Otros dicen: “La sociedad está enferma. Padece una grave desviación de su estado natural”. A cada paso aparecen los síntomas del constipado del planeta: las drogas, las sectas, u otras vías de escape como el afán convulsivo de placer, de tener, de dominar. Ante todo esto, sentencia un peregrino: “el camino es el mejor antibiótico.” Esto me hace pensar en tres cosas: que la vida de cada uno es un camino, que lo que importa no es caminar sino saber a dónde ir, tener objetivos, y que en este caminar está Jesús, a quien muchas veces no vemos pero que nos acompaña en silencio hasta que lo descubrimos a nuestro lado. Como Santiago, cuando remendaba las redes con su hermano: Jesús “los llamó. Y dejando a su padre Zebedeo en la barca con los jornaleros, se fueron tras Él”, dice el Evangelio.
Desde el siglo IV hay tradición de la tumba del Apóstol, pero se escondió por el miedo a profanaciones de invasores, y en el 813 se trasladan los restos a Compostela y comienza ese peregrinar del orbe católico a la tumba de Sant Iago. La primera guía de 1139 dice: “allí van innumerables gentes de todas las naciones... no hay lengua ni dialecto cuyas voces no resuenen allí... las puertas de la Basílica no se cierran ni de día ni de noche”. Hay un auge en la pereginación, y en la época de mayor esplendor, se cuentan entre 200.000 y 500.000 peregrinos en un año; en los últimos años santos (cuando la fiesta coincide en domingo es año jubilar) se va llegando a esas cifras. Las últimas etapas las hemos vivido en un río de gente, también porque esta semana era la grande, la de la fiesta del Apóstol, con una afluencia especial de peregrinos.

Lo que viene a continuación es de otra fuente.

===== src/rtl/cpu_pkg.sv =====
// Shared definitions for the sMIPS pipeline: default geometry, PC reset value
// and stage indices.
package cpu_pkg;

  localparam int          NUM_STAGES_DEF = 5;
  localparam logic [31:0] RESET_PC_DEF   = 32'h0000_0000;

  typedef enum logic [2:0] {
    ST_IF  = 3'd0,
    ST_ID  = 3'd1,
    ST_EX  = 3'd2,
    ST_MEM = 3'd3,
    ST_WB  = 3'd4
  } stage_e;

  // Width needed to hold a stage index; never narrower than one bit.
  function automatic int idx_w(input int n);
    return (n > 1) ? $clog2(n) : 1;
  endfunction

  localparam int STAGE_IDX_W = idx_w(NUM_STAGES_DEF);

endpackage


===== src/rtl/sat_counter.sv =====
// Saturating up-counter for pipeline performance statistics; holds at all-ones.
module sat_counter #(
  parameter int CNT_W = 32
) (
  input  logic             clk,
  input  logic             rst,
  input  logic             inc,
  output logic [CNT_W-1:0] count
);

  localparam logic [CNT_W-1:0] ONE = CNT_W'(1);

  always_ff @(posedge clk) begin
    if (rst) begin
      count <= '0;
    end else if (inc && (count != '1)) begin
      count <= count + ONE;
    end
  end

endmodule


===== src/rtl/pipe_ctrl.sv =====
// Central pipeline controller: stage valid tracking, stall/flush resolution into
// per-stage load enables and kills, registered fetch redirect, perf counters.
module pipe_ctrl
  import cpu_pkg::*;
#(
  parameter int              N_STAGES = NUM_STAGES_DEF,
  parameter int              PC_W     = 32,
  parameter int              CNT_W    = 32,
  parameter logic [PC_W-1:0] RESET_PC = PC_W'(RESET_PC_DEF),
  localparam int             IDX_W    = idx_w(N_STAGES)
) (
  input  logic                clk,
  input  logic                rst,
  input  logic                fetch_valid_i,
  input  logic [N_STAGES-1:0] stall_req_i,
  input  logic                flush_req_i,
  input  logic [IDX_W-1:0]    flush_upto_i,
  input  logic [PC_W-1:0]     redirect_pc_i,
  output logic [N_STAGES-1:0] stage_en_o,
  output logic [N_STAGES-1:0] stage_valid_o,
  output logic [N_STAGES-1:0] stage_kill_o,
  output logic                redirect_vld_o,
  output logic [PC_W-1:0]     redirect_pc_o,
  output logic                retire_o,
  output logic [CNT_W-1:0]    stall_cnt_o,
  output logic [CNT_W-1:0]    retire_cnt_o
);

  logic [N_STAGES-1:0] valid_q, valid_d;
  logic [N_STAGES-1:0] stall_act, kill, en, live, shift_in;
  logic [IDX_W-1:0]    stall_src, upto;
  logic                any_stall, stall_eff;

  assign stall_act = rst ? '0 : stall_req_i;

  // Oldest (highest-index) stalling stage wins.
  always_comb begin
    stall_src = '0;
    any_stall = 1'b0;
    for (int i = 0; i < N_STAGES; i++) begin
      if (stall_act[i]) begin
        stall_src = IDX_W'(i);
        any_stall = 1'b1;
      end
    end
  end

  assign upto = (flush_upto_i > IDX_W'(N_STAGES - 1)) ? IDX_W'(N_STAGES - 1) : flush_upto_i;

  // A stall whose source is itself being flushed no longer holds anything.
  assign stall_eff = any_stall && !(flush_req_i && (stall_src <= upto));

  assign live     = valid_q & ~kill;
  assign shift_in = {live[N_STAGES-2:0], fetch_valid_i};

  always_comb begin
    kill    = '0;
    en      = '1;
    valid_d = '0;
    for (int i = 0; i < N_STAGES; i++) begin
      kill[i] = flush_req_i && (IDX_W'(i) <= upto);
    end
    for (int i = 0; i < N_STAGES; i++) begin
      if (stall_eff && (IDX_W'(i) <= stall_src)) begin
        en[i]      = 1'b0;
        valid_d[i] = valid_q[i];
      end else if (stall_eff && (i > 0) && (IDX_W'(i - 1) == stall_src)) begin
        valid_d[i] = 1'b0;
      end else begin
        valid_d[i] = shift_in[i];
      end
      valid_d[i] = valid_d[i] & ~kill[i];
    end
  end

  always_ff @(posedge clk) begin
    if (rst) begin
      valid_q        <= '0;
      redirect_vld_o <= 1'b0;
      redirect_pc_o  <= RESET_PC;
    end else begin
      valid_q        <= valid_d;
      redirect_vld_o <= flush_req_i;
      if (flush_req_i) begin
        redirect_pc_o <= redirect_pc_i;
      end
    end
  end

  assign stage_en_o    = en;
  assign stage_valid_o = valid_q;
  assign stage_kill_o  = kill;
  assign retire_o      = valid_q[N_STAGES-1] & ~stall_act[N_STAGES-1] & ~kill[N_STAGES-1];

  sat_counter #(.CNT_W(CNT_W)) u_stall_cnt (
    .clk   (clk),
    .rst   (rst),
    .inc   (any_stall),
    .count (stall_cnt_o)
  );

  sat_counter #(.CNT_W(CNT_W)) u_retire_cnt (
    .clk   (clk),
    .rst   (rst),
    .inc   (retire_o),
    .count (retire_cnt_o)
  );

endmodule


===== config.mk =====
export PLATFORM = sky130hd
export DESIGN_NAME = pipe_ctrl
export DESIGN_NICKNAME = d
export VERILOG_FILES = /design/src/rtl/cpu_pkg.sv /design/src/rtl/sat_counter.sv /design/src/rtl/pipe_ctrl.sv
export SDC_FILE = /design/constraint.sdc
export NUM_CORES = 1
export LEC_CHECK = 0
export CAP_MARGIN = 5
export CELL_PAD_IN_SITES_DETAIL_PLACEMENT = 1
export CELL_PAD_IN_SITES_GLOBAL_PLACEMENT = 1
export CORE_UTILIZATION = 31
export DETAILED_ROUTE_END_ITERATION = 8
export PLACE_DENSITY_LB_ADDON = 0.2
export SLEW_MARGIN = 30
export SYNTH_ARGS = -nofsm -noshare
export SYNTH_HDL_FRONTEND = slang
export SYNTH_SLANG_ARGS = --single-unit

===== constraint.sdc =====
create_clock -name clk -period 2.5 [get_ports clk]
set_input_delay 0.375 -clock clk [delete_from_list [all_inputs] [get_ports clk]]
set_output_delay 0.375 -clock clk [all_outputs]
set_load 0.005 [all_outputs]

# == After elaboration in Yosys (flattened, before gate mapping) ==
# Cells that the tools add are included.
# totals
reg_bits,102
output_inout_bits,113
input_bits,44
# classes
n_lt_le_gt_ge,12
n_mux,25
reduce_logical,20
n_addsub,2
bitwise,15
eq_ne,5
# op_table
op,count
$add 32x1->32 const B,2
$ne 32x32->1 const B,2
$mux 1,20
$logic_and 1x1->1,18
$le 1x3->1 const A,4
$le 2x3->1 const A,4
$and 1x1->1,7
$eq 2x3->1 const A,2
$le 3x3->1 const A,2
$mux 3,2
$not 1->1,6
$mux 5,1
$and 4x4->4,1
$mux 2,2
$not 4->4,1
$eq 1x3->1 const A,1
$gt 3x3->1 const B,1
$le 3x3->1,1
$logic_not 3->1,1
$logic_not 1->1,1

# == Logic depth before layout (Yosys ltp) ==
# logic_depth
word_depth,13
depth_mapped,9
depth_no_buf,8

# == Modules after synthesis ==
# From an unflattened synthesis, not the netlist that was laid out.
# hier_totals
hier_cells,564
area_unflattened_um2,4943.5
# modules_own_cells
module,area_each_um2,n_inst,cells_per_inst
sat_counter,1674.1,2,199
pipe_ctrl,1595.3,1,166

# == Worst setup path after synthesis ==
# Ideal clock, no wire load.
# synth_timing
path_kind,input-to-output
from,input rst
to,output stage_en_o[2]
required_ns,2.125
path_buffers,1
arrival_time_ns,2.093
setup_slack_ns,0.032
stages,8
path_cell_list,clkbuf_1 -> nor2_1 -> o21a_1 -> ha_1 -> nor2b_1 -> o21ai_0 -> maj3_1 -> a211o_1
# synth_between
elab_chain_len,11
# synth_rtl
item,line_no,text
start: declaration,pipe_ctrl.sv:13,"input logic rst,"
$mux 5 (*),pipe_ctrl.sv:34,assign stall_act = rst ? '0 : stall_req_i;
$mux 1,pipe_ctrl.sv:41,if (stall_act[i]) begin
$mux 2 (2 in a row),pipe_ctrl.sv:41,
$mux 3,pipe_ctrl.sv:41,
$le 3x3->1,pipe_ctrl.sv:51,assign stall_eff = any_stall && !(flush_req_i && (stall_src <= upto));
$logic_and 1x1->1,pipe_ctrl.sv:51,
$logic_not 1->1,pipe_ctrl.sv:51,
$logic_and 1x1->1,pipe_ctrl.sv:51,
$logic_and 1x1->1 (*),pipe_ctrl.sv:64,if (stall_eff && (IDX_W'(i) <= stall_src)) begin
$mux 1 (*),pipe_ctrl.sv:64,
end: declaration,pipe_ctrl.sv:19,"output logic [N_STAGES-1:0] stage_en_o,"
# Mark *: on every way between the ends. The rest lies on a longest branch, timed or not.

# == Worst setup path in the final report ==
# layout_timing
from,input stall_req_i[1]
to,output stage_en_o[1]
# layout_between
elab_chain_len,11
# layout_rtl
item,line_no,text
start: declaration,pipe_ctrl.sv:15,"input logic [N_STAGES-1:0] stall_req_i,"
$mux 5 (*),pipe_ctrl.sv:34,
$mux 1,pipe_ctrl.sv:41,
$mux 2 (2 in a row),pipe_ctrl.sv:41,
$mux 3,pipe_ctrl.sv:41,
$le 3x3->1,pipe_ctrl.sv:51,
$logic_and 1x1->1,pipe_ctrl.sv:51,
$logic_not 1->1,pipe_ctrl.sv:51,
$logic_and 1x1->1,pipe_ctrl.sv:51,
$logic_and 1x1->1 (*),pipe_ctrl.sv:64,
$mux 1 (*),pipe_ctrl.sv:64,
# Marks and branches as above.

==> results.sh <==
export IMPL_final_cells=953
export IMPL_grt_pass1_vias=5230
export IMPL_max_slew_margin_rel_pct=61.2
export IMPL_tightest_slew_ns=0.580
export IMPL_hold_viol=0
export IMPL_cts_clk_slew_worst_paths_ns=0.07
export IMPL_finClkSkew_ns=0.00721
export IMPL_pin_count=157
export IMPL_io_buffers=156
export IMPL_worstSetupPathType="primary input to primary output"
export IMPL_worst_slack_ns=-0.00767
export IMPL_cts_root_buf="clkbuf_16"
export IMPL_tns_ns=-0.00767
export IMPL_drt_iter0_drc=183
export IMPL_wl_per_cell_um=16.3
export IMPL_hold_path_depth=2
export IMPL_multi_input_area_um2=2680
export IMPL_ys_ff_latch=102
export IMPL_syn_area_um2=4870
export IMPL_synth_fp_nets=606
export IMPL_ys_flop_type="dfxtp_1"
export IMPL_setup_worst_path_start_class="primary input"
export IMPL_drt_wl_total_mm=15.6
export IMPL_setup_viol=1
export IMPL_postRouteAntennaNets=0
export IMPL_yosys_warnings=0
export IMPL_fmax_ghz=0.399
export IMPL_status="finished, violations left"
export IMPL_h_tree_depth=3
export IMPL_register_area_um2=2040
export IMPL_grt_overflow_total=0
export IMPL_drive_gt1_share_pct=13.2
export IMPL_place_hpwl_mm=11.7
export IMPL_die_h_um=127
export IMPL_cts_sinks=102
export IMPL_layout_commonest_cell="clkdlybuf4s50_1"
export IMPL_track_usage_pct=20.1
export IMPL_clock_latency_ns=0.34
export IMPL_min_path_type="flop to flop"
export IMPL_num_vias=4965
export IMPL_ys_async_sr_fraction_pct=0
export IMPL_powerDensity_nw_per_um2=500
export IMPL_cp_slowest_cell="or3_4"
export IMPL_drv_cap=0
export IMPL_grt_setup_unrepaired="yes"
export IMPL_cts_tree="built"
export IMPL_dieArea_um2=16200
export IMPL_core_um2=15300
export IMPL_clk_path_buf_depth=2
export IMPL_cp_cell_sequence="clkdlybuf4s15_2 -> nor2b_4 -> o21ai_2 -> ha_1 -> a21oi_2 -> o21ai_1 -> a32o_2 -> or3_4 -> buf_6"
export IMPL_grt_max_degree=50
export IMPL_final_area_um2=7300
export IMPL_crit_fanout=4
export IMPL_drt_pre_antenna_iters=4
export IMPL_ys_types=53
export IMPL_timing_final_crit_period_ns=2.51
export IMPL_avgSynthCellArea_um2=8.74
export IMPL_final_cell_mix="142 x clkdlybuf4s50_1, 102 x dfxtp_1, 48 x nor2_1"
export IMPL_slowest_delay_ns=0.34
export IMPL_yosysSeqAreaShare_pct=41.9
export IMPL_arrival_ns=2.13
export IMPL_num_antenna_cells=0
export IMPL_antenna_found_initial=0
export IMPL_rows=45
export IMPL_dp_slack_ns=-0.817
export IMPL_max_vdd_ir_drop_v=0.000344
export IMPL_final_net_count=785
export IMPL_placed_cells=936
export IMPL_synth_edff_count=0
export IMPL_grt_pass1_wl_mm=26.1
export IMPL_timing_final_max_slew_violations=0
export IMPL_post_route_drc_count=0
export IMPL_area_delta_synth_final_pct=49.7
export IMPL_violations="setup timing"
export IMPL_initial_core_util_pct=31.9
export IMPL_viasPerCell=5.21
export IMPL_worst_r2r_cell_count=8
export IMPL_fin_crit_sh_pct=100
export IMPL_dpl_cell_area_um2=6910
export IMPL_endpoint_kind="primary output"
export IMPL_p_leak_nw=2.67
export IMPL_fill_cells=1813
export IMPL_die_x_um=127
export IMPL_critPathRequiredTime_ns=2.12
export IMPL_cts_buffers=9
export IMPL_synth_cells=558
export IMPL_gp_congestion=0.804
-- flip-flops by register name, summed over array words and instances (netlist names) --
signal              count
redirect_vld_o          1
u_stall_cnt.count      32
u_retire_cnt.count     32
stage_valid_o           5
redirect_pc_o          32
-- metal layers --
layer | up-vias | wire (um) | GRT usage (%)
met5 | - | 0 | 0
met4 | 0 | 206 | 5.81
met3 | 15 | 1260 | 7.83
met2 | 124 | 7460 | 35.0
met1 | 2399 | 6650 | 22.6
li1 | 2427 | - | -
-- worst max-delay path, delay by kind of cell --
kind	cells	cell delay (ns)
AND/OR/NAND/NOR	2	0.47
AO/OA/AOI/OAI	4	0.70
buffers and inverters	2	0.33
adder cells (fa/ha/maj)	1	0.28
-- cell usage after synthesis, drive strengths merged, types with 4 or more instances --
cell type	instances	share of area (%)
o31ai	14	2.4
dfxtp	102	42
nand2	25	1.9
nand2b	4	0.51
nand3	23	2.4
or4	16	2.5
mux2i	35	7.2
buf	17	2.0
and2	4	0.51
inv	13	1.0
o21ai	35	3.6
clkbuf	20	1.5
mux2	7	1.6
a21oi	48	4.9
o311ai	7	1.3
o41ai	5	0.90
nor2	49	3.8
or3	36	4.6
ha	4	1.0
nor3	4	0.41
and3	9	1.2
nor2b	13	1.7
and4	8	1.4
nand4	20	3.0
nor4	10	1.6
o21a	4	0.62
-- final cells by class --
class	instances	share of cell area, %
Inverter	13	0.668
Multi-Input combinational cell	406	36.6
Timing Repair Buffer	205	26.5
Clock inverter	3	0.891
Sequential cell	102	28.0
Clock buffer	13	3.70
Tap cell	211	3.62
-- worst paths after layout --
kind	startpoint	end	slack (ns)
worst min-delay path	redirect_pc_o[11]	redirect_pc_o[11]	0.49
worst max-delay path	stall_req_i[1]	stage_en_o[1]	-0.008
worst max register to register	u_stall_cnt.count[0]	u_stall_cnt.count[16]	0.19
worst min register to register	redirect_pc_o[11]	redirect_pc_o[11]	0.49
-- through the flow --
stage | util, % | hold slack, ns | total power, W
2_1_floorplan | - | 0.464 | 0.00187
6_report | 47.8 | 0.494 | 0.00365
3_5_place_dp | 45.3 | 0.486 | 0.00211
4_1_cts | 47.7 | 0.504 | 0.00371
3_3_place_gp | 45.3 | 0.472 | 0.00210
5_1_grt | 47.8 | 0.529 | 0.00381
-- logic make-up (layout without fill, tap and decap cells) --
| group | after synthesis | in the layout | share of synthesized area (%) |
|---|---|---|---|
| AND/OR/NAND/NOR | 228 | 228 | 26.6 |
| buffers and inverters | 50 | 234 | 4.54 |
| flip-flops | 102 | 102 | 41.9 |
| multiplexers | 42 | 42 | 8.80 |
| AO/OA/AOI/OAI | 128 | 128 | 16.4 |
| XOR/XNOR | 3 | 3 | 0.539 |
| adder cells (fa/ha/maj) | 5 | 5 | 1.23 |
-- what timing repair did --
action,4_1_cts,5_1_grt
gates resized for setup,39,7
endpoints found under the setup margin,7,16
hold buffers,0,0
setup buffers,1,0
pin swaps,10,5
gates cloned,0,0
-- report_power, final --
group / switching (W) / internal, W / total, W
Clock: 0.000606 / 0.000959 / 0.00157
Sequential: 0.0000236 / 0.00166 / 0.00169
Combinational: 0.000170 / 0.000227 / 0.000397
Total: 0.000799 / 0.00285 / 0.00365
(Power assumes the default switching activity.)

Las dificultades son múltiples en el caminar y tienen un tono penitencial, como dice otro: “depurarse de males psíquicos y físicos”. Pero hemos de pensar en las que tenían hace años cuando no había coches de apoyo ni móviles, ni puestos de socorro... y se ven a lo largo del camino muchos cementerios... En la Cruz de Ferro, los peregrinos van depositando piedras que van haciendo un montículo. Recuerda aquellos que transportaron así piedras para construir la catedral de Santiago. Es el sentido de la cruz en la vida, de los cruceiros, aprovechar las dificultades para unirlas al sacrificio redentor. Cada caminante es una historia andante, como la que leo en un periódico que he tomado en el camino: como tantos y tantos huérfanos del 11-S, Garbin se convirtió en hija adoptiva del Prozac. Sumida en una especie de nebulosa psicotrópica un buen día decidió romper con la química absurda que disfraza la realidad. Vendió su piso de Manhatan y cedió su puesto en la bolsa a un joven de Colorado... antes de partir hacia Europa hacia el Camino.